File: config.mk
export PLATFORM = sky130hd
export DESIGN_NAME = aes_req_arbiter
export DESIGN_NICKNAME = d
export VERILOG_FILES = /design/src/rtl/aes_req_arbiter.sv
export SDC_FILE = /design/constraint.sdc
export NUM_CORES = 1
export LEC_CHECK = 0
export CORE_AREA = 4 4 595 597
export CTS_CLUSTER_SIZE = 12
export DETAILED_ROUTE_END_ITERATION = 12
export DIE_AREA = 0 0 599 601
export PLACE_DENSITY = 0.3
export SLEW_MARGIN = 30
export SYNTH_ARGS = -nofsm -noshare
export SYNTH_HDL_FRONTEND = slang
export SYNTH_SLANG_ARGS = --single-unit
File: constraint.sdc
create_clock -name CLK -period 25.1 [get_ports CLK]
set_clock_uncertainty 0.05 [all_clocks]
set_input_delay 7.53 -clock CLK [delete_from_list [all_inputs] [get_ports CLK]]
set_output_delay 7.53 -clock CLK [all_outputs]
set_load 0.05 [all_outputs]
File: src/rtl/aes_req_arbiter.sv
// Round-robin front end that time-shares one AES-128 core between N_REQ requesters.
// A watchdog in WAIT turns a missing core Done into an error response.
module aes_req_arbiter #(
    parameter int N_REQ   = 4,
    parameter int DATA_W  = 128,
    parameter int TIMEOUT = 31,
    localparam int IDW    = (N_REQ > 1) ? $clog2(N_REQ) : 1,
    localparam int TW     = $clog2(TIMEOUT + 1)
) (
    input  logic                      CLK,
    input  logic                      rst,
    input  logic [N_REQ-1:0]          req_valid,
    output logic [N_REQ-1:0]          req_ready,
    input  logic [N_REQ*DATA_W-1:0]   req_pt,
    input  logic [N_REQ*DATA_W-1:0]   req_key,
    output logic                      core_valid,
    output logic [DATA_W-1:0]         core_pt,
    output logic [DATA_W-1:0]         core_key,
    input  logic                      core_busy,
    input  logic                      core_done,
    input  logic [DATA_W-1:0]         core_ct,
    output logic                      rsp_valid,
    input  logic                      rsp_ready,
    output logic [IDW-1:0]            rsp_id,
    output logic [DATA_W-1:0]         rsp_ct,
    output logic                      rsp_err
);

    localparam int CW = IDW + 1;

    typedef enum logic [1:0] {
        S_IDLE  = 2'd0,
        S_ISSUE = 2'd1,
        S_WAIT  = 2'd2,
        S_RESP  = 2'd3
    } state_e;

    state_e              state_q;
    logic [IDW-1:0]      rr_ptr_q;
    logic [IDW-1:0]      rr_ptr_d;
    logic [IDW-1:0]      id_q;
    logic [TW-1:0]       timer_q;
    logic [DATA_W-1:0]   pt_q;
    logic [DATA_W-1:0]   key_q;
    logic [DATA_W-1:0]   ct_q;
    logic                err_q;

    logic [DATA_W-1:0]   pt_arr  [N_REQ];
    logic [DATA_W-1:0]   key_arr [N_REQ];
    logic [CW-1:0]       cand;
    logic                grant_vld;
    logic [IDW-1:0]      grant_idx;
    logic                issue_go;

    generate
        for (genvar gi = 0; gi < N_REQ; gi++) begin : g_req
            assign pt_arr[gi]    = req_pt[gi*DATA_W +: DATA_W];
            assign key_arr[gi]   = req_key[gi*DATA_W +: DATA_W];
            assign req_ready[gi] = (state_q == S_IDLE) && grant_vld && (grant_idx == IDW'(gi));
        end
    endgenerate

    // Search rr_ptr, rr_ptr+1, ... (mod N_REQ); the first valid requester wins.
    always_comb begin
        grant_vld = 1'b0;
        grant_idx = '0;
        cand      = '0;
        for (int k = 0; k < N_REQ; k++) begin
            cand = {1'b0, rr_ptr_q} + CW'(k);
            if (cand >= CW'(N_REQ)) begin
                cand = cand - CW'(N_REQ);
            end
            if (!grant_vld && req_valid[cand[IDW-1:0]]) begin
                grant_vld = 1'b1;
                grant_idx = cand[IDW-1:0];
            end
        end
    end

    assign rr_ptr_d   = (id_q == IDW'(N_REQ - 1)) ? '0 : id_q + IDW'(1);
    assign issue_go   = (state_q == S_ISSUE) && !core_busy && !core_done;

    assign core_valid = issue_go;
    assign core_pt    = (state_q != S_IDLE) ? pt_q  : '0;
    assign core_key   = (state_q != S_IDLE) ? key_q : '0;
    assign rsp_valid  = (state_q == S_RESP);
    assign rsp_id     = id_q;
    assign rsp_ct     = ct_q;
    assign rsp_err    = err_q;

    always_ff @(posedge CLK or posedge rst) begin
        if (rst) begin
            state_q  <= S_IDLE;
            rr_ptr_q <= '0;
            id_q     <= '0;
            timer_q  <= '0;
            pt_q     <= '0;
            key_q    <= '0;
            ct_q     <= '0;
            err_q    <= 1'b0;
        end else begin
            case (state_q)
                S_IDLE: begin
                    if (grant_vld) begin
                        pt_q    <= pt_arr[grant_idx];
                        key_q   <= key_arr[grant_idx];
                        id_q    <= grant_idx;
                        state_q <= S_ISSUE;
                    end
                end
                S_ISSUE: begin
                    if (issue_go) begin
                        timer_q <= '0;
                        state_q <= S_WAIT;
                    end
                end
                S_WAIT: begin
                    timer_q <= timer_q + TW'(1);
                    // Done takes priority over an expiry in the same cycle.
                    if (core_done) begin
                        ct_q    <= core_ct;
                        err_q   <= 1'b0;
                        state_q <= S_RESP;
                    end else if (timer_q == TW'(TIMEOUT - 1)) begin
                        ct_q    <= '0;
                        err_q   <= 1'b1;
                        state_q <= S_RESP;
                    end
                end
                S_RESP: begin
                    if (rsp_ready) begin
                        rr_ptr_q <= rr_ptr_d;
                        state_q  <= S_IDLE;
                    end
                end
                default: state_q <= S_IDLE;
            endcase
        end
    end

endmodule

________________

◆ **What is needed**
Please return every line from the first one in the records above down to the line containing "export SYNTH_ARGS = -nofsm -noshare", including both, exactly as written and nothing more.

◆ **Result for this task**
File: config.mk
export PLATFORM = sky130hd
export DESIGN_NAME = aes_req_arbiter
export DESIGN_NICKNAME = d
export VERILOG_FILES = /design/src/rtl/aes_req_arbiter.sv
export SDC_FILE = /design/constraint.sdc
export NUM_CORES = 1
export LEC_CHECK = 0
export CORE_AREA = 4 4 595 597
export CTS_CLUSTER_SIZE = 12
export DETAILED_ROUTE_END_ITERATION = 12
export DIE_AREA = 0 0 599 601
export PLACE_DENSITY = 0.3
export SLEW_MARGIN = 30
export SYNTH_ARGS = -nofsm -noshare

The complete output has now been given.